__TASK BRIEF__:
Return all lines of the data in which the string "constraint" occurs.

[Stored data entries]
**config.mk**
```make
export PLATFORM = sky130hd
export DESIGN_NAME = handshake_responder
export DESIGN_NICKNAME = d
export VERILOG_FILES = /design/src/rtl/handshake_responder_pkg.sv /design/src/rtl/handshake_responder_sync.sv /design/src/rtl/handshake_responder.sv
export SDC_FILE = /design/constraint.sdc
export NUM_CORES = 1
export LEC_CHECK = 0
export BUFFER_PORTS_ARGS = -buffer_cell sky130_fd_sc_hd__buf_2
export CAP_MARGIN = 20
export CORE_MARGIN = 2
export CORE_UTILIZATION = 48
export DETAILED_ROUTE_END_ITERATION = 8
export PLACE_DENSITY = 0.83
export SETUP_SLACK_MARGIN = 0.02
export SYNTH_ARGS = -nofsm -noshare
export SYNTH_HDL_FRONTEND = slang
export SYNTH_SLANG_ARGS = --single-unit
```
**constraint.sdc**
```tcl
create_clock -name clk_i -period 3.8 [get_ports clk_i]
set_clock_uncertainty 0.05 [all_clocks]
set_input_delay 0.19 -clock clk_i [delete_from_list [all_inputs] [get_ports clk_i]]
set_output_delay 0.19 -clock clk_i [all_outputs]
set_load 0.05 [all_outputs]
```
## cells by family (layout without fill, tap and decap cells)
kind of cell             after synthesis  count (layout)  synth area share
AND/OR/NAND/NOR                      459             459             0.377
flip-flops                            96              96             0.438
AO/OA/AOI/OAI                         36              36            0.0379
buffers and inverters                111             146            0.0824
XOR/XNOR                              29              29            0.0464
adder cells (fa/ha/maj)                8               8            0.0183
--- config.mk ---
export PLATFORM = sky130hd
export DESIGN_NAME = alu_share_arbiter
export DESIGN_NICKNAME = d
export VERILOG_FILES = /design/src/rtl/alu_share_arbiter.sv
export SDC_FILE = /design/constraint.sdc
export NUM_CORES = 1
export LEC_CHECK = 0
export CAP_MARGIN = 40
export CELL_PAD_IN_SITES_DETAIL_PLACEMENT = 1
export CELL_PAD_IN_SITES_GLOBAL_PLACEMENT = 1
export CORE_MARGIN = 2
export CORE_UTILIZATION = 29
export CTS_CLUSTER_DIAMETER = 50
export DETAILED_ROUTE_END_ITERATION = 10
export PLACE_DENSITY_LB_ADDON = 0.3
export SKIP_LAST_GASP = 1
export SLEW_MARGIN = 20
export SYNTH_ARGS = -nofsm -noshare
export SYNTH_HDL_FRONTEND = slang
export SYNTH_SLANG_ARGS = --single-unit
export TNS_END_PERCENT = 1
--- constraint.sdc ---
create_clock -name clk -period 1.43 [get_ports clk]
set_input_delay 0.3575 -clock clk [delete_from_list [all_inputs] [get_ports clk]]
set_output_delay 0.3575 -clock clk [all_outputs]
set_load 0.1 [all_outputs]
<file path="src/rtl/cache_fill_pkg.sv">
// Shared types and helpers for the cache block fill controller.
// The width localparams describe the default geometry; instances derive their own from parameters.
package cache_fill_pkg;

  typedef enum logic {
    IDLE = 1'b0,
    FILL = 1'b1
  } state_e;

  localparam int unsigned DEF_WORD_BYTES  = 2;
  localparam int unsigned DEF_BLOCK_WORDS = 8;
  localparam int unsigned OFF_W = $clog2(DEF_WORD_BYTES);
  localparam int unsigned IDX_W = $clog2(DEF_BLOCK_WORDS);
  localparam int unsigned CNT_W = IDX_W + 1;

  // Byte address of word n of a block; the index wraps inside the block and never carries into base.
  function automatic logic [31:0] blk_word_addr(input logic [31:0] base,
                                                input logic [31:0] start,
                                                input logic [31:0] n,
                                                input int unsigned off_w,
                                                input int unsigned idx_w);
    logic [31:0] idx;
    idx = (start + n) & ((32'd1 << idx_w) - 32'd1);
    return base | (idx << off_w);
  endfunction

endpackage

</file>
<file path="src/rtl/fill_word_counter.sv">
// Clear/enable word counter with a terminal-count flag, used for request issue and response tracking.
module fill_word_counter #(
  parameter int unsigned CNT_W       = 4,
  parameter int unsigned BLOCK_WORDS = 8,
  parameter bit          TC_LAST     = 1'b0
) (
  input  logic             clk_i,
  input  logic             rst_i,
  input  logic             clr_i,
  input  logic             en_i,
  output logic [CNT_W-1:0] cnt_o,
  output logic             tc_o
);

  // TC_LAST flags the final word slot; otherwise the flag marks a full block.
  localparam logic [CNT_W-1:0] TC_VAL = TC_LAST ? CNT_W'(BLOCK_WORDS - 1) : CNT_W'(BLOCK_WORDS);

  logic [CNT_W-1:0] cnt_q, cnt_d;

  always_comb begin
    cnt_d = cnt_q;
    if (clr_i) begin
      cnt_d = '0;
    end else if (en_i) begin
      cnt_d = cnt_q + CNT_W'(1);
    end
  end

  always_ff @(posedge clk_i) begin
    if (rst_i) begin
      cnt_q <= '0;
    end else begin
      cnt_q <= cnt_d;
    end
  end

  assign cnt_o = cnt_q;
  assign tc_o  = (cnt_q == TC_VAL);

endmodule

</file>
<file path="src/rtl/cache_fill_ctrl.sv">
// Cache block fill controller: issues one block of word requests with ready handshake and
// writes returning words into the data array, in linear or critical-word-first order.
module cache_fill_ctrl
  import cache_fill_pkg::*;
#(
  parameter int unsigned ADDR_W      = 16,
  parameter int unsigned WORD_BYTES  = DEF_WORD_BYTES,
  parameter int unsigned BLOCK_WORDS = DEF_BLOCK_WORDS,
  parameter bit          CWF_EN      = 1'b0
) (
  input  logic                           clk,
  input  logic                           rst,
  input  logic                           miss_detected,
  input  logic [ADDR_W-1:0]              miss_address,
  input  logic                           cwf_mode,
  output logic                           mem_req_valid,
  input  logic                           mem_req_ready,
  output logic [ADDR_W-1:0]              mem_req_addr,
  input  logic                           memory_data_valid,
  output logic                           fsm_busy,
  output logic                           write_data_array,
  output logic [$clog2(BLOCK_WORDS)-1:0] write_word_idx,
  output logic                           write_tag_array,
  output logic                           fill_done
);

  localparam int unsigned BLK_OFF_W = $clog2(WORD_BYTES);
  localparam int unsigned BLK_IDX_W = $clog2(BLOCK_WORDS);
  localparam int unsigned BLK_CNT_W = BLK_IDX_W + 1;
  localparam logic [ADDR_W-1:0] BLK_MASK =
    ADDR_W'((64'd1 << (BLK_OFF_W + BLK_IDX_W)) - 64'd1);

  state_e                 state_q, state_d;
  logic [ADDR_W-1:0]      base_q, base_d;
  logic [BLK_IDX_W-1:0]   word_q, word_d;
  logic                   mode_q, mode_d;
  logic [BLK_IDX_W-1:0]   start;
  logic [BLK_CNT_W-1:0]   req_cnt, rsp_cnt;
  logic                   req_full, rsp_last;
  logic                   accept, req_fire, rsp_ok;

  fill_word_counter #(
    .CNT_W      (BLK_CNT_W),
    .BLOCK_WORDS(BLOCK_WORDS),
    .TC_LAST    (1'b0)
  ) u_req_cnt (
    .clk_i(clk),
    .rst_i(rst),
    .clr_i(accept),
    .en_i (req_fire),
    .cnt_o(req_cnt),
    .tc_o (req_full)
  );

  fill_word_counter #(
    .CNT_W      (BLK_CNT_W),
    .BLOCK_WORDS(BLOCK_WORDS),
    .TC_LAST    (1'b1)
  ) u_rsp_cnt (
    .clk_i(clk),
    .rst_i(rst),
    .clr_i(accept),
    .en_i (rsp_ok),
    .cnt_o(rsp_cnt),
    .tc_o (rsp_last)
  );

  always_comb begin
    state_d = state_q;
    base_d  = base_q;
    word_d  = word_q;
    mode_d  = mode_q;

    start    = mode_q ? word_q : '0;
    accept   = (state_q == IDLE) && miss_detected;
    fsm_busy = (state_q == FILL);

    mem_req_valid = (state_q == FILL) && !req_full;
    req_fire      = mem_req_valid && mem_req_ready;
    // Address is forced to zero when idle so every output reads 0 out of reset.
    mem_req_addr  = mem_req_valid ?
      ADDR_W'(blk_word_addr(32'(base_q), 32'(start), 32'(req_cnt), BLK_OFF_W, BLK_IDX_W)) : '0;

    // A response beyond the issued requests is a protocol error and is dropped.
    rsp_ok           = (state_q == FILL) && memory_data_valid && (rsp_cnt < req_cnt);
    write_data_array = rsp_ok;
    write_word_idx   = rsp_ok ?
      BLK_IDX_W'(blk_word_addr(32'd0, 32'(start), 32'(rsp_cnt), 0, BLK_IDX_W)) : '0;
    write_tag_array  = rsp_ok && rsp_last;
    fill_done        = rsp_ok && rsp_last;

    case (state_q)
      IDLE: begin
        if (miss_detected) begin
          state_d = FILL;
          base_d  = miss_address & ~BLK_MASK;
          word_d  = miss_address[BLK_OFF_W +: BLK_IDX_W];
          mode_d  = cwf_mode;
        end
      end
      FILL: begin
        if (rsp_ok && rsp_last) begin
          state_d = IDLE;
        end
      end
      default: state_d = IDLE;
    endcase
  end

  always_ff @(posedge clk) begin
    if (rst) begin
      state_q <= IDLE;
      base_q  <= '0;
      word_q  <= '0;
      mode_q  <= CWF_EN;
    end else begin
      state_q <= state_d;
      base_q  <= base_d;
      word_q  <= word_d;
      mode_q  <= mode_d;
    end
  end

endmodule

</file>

__REPLY__:
export SDC_FILE = /design/constraint.sdc
**constraint.sdc**
export SDC_FILE = /design/constraint.sdc
--- constraint.sdc ---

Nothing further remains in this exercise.